*What you are asked to do*
Scan the records that follow, and whenever a line has the word "past", copy it.
-=-=-
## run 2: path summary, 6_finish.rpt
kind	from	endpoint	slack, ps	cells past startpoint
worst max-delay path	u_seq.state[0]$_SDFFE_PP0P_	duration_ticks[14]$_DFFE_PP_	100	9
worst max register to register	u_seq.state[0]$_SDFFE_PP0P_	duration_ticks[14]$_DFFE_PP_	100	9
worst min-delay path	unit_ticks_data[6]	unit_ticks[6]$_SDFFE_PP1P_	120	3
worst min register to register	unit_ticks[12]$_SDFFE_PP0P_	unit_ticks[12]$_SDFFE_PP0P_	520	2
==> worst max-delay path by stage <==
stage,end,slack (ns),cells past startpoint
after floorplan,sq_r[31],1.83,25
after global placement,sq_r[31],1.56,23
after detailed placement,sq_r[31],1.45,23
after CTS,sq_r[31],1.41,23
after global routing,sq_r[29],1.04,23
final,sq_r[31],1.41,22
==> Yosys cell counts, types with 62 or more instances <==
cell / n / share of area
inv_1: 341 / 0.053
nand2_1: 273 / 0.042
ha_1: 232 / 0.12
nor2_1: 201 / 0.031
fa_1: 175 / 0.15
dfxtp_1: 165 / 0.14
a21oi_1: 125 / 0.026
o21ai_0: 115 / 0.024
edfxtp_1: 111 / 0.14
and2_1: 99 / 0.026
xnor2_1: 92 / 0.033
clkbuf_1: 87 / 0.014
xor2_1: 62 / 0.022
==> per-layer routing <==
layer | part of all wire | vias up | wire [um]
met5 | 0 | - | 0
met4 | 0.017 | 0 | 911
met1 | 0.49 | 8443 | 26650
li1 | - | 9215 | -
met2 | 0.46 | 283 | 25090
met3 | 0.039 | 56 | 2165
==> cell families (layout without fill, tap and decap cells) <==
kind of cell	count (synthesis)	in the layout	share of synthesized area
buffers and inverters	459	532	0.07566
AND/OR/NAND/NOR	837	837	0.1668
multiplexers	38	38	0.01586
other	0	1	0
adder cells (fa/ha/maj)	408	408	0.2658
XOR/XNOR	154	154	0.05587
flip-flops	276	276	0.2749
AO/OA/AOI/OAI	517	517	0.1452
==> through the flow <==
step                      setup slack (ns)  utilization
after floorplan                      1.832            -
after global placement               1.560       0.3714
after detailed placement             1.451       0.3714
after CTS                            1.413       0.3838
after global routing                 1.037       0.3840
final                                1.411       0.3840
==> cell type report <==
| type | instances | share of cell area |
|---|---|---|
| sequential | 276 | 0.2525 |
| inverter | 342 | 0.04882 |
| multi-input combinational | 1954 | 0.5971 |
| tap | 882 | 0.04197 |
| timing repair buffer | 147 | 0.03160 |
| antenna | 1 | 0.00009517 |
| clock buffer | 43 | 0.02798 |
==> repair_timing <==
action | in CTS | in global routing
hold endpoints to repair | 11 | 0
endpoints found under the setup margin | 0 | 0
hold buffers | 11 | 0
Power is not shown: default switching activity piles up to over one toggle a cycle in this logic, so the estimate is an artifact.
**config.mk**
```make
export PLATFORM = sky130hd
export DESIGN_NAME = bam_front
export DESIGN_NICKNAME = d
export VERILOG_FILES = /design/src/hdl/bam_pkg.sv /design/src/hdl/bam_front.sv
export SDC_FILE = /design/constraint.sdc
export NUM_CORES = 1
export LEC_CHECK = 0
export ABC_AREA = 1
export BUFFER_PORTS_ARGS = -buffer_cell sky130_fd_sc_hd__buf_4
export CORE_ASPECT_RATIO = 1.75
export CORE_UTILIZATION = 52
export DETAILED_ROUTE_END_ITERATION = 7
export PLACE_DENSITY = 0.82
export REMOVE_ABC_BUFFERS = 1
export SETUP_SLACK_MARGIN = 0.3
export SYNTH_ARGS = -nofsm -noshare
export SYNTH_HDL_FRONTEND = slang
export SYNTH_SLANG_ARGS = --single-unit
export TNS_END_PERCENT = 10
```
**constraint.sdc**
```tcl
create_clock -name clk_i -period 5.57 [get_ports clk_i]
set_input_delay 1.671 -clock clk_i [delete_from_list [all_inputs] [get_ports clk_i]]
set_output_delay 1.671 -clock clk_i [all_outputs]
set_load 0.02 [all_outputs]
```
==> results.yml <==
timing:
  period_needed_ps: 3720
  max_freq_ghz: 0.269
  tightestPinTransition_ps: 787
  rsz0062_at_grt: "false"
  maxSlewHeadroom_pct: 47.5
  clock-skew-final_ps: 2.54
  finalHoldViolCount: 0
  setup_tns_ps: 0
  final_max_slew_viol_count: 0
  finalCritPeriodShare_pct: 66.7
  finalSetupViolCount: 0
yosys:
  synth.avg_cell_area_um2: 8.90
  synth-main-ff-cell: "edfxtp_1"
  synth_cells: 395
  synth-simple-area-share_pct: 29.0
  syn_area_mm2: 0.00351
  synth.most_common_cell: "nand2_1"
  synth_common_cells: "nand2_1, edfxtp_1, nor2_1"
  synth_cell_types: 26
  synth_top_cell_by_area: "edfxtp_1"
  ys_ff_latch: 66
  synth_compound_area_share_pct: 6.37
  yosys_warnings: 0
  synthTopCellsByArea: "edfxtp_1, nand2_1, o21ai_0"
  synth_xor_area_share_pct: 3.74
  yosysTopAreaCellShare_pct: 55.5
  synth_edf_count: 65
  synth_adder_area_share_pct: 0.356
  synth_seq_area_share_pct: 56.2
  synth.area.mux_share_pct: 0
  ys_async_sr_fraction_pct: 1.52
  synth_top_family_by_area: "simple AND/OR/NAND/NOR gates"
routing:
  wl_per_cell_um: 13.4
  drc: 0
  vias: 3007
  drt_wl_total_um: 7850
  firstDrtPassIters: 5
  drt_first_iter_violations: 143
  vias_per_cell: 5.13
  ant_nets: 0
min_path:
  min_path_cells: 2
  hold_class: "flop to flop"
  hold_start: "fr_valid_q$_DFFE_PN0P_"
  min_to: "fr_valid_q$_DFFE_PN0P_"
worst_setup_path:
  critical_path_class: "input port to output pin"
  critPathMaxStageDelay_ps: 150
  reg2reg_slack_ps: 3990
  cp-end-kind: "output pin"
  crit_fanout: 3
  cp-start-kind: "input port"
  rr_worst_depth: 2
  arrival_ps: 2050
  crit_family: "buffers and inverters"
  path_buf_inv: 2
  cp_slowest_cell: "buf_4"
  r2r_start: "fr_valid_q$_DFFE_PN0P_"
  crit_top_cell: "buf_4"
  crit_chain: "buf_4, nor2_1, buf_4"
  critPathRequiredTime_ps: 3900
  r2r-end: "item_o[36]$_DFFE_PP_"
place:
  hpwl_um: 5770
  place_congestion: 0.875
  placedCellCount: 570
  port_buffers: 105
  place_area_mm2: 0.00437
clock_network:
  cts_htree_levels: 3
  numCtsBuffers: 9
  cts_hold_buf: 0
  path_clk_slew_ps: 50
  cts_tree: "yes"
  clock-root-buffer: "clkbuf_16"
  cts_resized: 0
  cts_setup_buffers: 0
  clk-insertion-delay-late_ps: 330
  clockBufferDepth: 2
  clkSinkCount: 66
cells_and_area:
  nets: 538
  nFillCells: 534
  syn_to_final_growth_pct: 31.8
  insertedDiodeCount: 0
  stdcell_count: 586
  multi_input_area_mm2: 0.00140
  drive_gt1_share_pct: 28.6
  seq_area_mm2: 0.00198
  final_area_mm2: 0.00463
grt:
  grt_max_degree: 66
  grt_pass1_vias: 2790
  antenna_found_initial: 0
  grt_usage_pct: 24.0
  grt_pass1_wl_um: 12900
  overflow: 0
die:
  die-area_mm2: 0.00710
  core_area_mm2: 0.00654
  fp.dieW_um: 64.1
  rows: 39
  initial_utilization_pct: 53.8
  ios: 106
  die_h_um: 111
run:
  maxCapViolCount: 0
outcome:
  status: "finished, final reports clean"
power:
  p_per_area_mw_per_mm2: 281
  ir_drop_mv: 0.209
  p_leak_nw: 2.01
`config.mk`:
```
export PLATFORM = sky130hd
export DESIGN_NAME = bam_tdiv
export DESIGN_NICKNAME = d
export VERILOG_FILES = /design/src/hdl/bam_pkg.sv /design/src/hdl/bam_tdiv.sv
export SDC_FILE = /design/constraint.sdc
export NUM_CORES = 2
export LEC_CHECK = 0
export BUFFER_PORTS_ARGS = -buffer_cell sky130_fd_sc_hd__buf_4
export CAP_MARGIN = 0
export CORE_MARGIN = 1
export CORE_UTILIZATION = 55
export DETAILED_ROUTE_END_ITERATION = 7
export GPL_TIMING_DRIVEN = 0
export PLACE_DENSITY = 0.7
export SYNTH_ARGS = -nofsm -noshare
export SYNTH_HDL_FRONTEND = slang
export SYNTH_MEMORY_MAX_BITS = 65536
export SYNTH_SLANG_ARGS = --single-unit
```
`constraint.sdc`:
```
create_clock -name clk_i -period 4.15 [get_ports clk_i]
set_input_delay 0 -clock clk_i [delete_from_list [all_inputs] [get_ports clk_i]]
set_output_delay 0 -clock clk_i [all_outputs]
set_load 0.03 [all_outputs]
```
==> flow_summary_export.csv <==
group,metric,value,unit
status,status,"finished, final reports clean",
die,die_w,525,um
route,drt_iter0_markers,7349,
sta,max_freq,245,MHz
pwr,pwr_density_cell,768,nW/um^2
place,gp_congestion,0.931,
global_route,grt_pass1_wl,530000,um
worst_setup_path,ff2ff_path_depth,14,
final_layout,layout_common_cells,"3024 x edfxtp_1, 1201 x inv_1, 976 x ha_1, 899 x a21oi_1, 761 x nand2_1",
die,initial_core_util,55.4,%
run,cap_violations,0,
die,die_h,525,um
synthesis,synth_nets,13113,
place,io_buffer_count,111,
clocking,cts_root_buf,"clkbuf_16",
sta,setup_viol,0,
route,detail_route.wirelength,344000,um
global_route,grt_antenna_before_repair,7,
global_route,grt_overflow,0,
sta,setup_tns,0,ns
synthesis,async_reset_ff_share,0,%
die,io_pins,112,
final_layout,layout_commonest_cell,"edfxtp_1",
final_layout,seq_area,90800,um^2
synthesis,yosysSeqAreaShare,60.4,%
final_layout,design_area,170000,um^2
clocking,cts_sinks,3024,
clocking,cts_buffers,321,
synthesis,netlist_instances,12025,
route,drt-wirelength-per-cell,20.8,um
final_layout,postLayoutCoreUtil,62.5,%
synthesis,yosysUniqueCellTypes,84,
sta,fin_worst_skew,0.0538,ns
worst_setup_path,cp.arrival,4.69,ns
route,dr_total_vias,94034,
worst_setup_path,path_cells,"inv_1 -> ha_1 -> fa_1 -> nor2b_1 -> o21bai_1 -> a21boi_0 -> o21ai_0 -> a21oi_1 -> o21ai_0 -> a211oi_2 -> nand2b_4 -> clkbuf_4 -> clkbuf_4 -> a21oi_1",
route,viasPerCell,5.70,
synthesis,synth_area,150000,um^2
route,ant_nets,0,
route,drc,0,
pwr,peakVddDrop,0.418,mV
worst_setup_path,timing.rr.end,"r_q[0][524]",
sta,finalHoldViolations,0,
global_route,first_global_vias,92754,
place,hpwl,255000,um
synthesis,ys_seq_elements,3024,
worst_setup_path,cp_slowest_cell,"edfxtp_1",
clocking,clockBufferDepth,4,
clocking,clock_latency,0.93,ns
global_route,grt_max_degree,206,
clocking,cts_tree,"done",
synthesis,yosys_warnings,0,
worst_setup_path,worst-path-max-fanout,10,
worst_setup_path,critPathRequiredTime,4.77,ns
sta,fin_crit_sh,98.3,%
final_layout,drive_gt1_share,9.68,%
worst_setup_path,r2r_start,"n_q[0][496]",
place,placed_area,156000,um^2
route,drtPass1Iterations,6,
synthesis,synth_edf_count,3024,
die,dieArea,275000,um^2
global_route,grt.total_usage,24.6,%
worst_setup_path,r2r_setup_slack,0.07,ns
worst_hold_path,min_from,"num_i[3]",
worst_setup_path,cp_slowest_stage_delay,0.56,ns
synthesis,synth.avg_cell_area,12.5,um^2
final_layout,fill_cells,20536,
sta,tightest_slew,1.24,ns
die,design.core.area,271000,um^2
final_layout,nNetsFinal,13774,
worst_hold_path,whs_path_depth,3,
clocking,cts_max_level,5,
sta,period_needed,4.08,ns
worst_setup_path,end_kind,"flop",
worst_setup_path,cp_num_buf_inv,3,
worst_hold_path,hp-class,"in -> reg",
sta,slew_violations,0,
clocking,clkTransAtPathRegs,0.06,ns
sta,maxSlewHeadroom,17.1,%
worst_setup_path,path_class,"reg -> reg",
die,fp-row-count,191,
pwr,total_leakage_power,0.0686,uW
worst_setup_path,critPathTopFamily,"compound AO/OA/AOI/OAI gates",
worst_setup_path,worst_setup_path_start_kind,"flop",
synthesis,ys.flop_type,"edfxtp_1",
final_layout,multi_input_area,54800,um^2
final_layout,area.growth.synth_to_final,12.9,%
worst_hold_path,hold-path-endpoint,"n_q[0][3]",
-=-=-
*Solution*
kind	from	endpoint	slack, ps	cells past startpoint
stage,end,slack (ns),cells past startpoint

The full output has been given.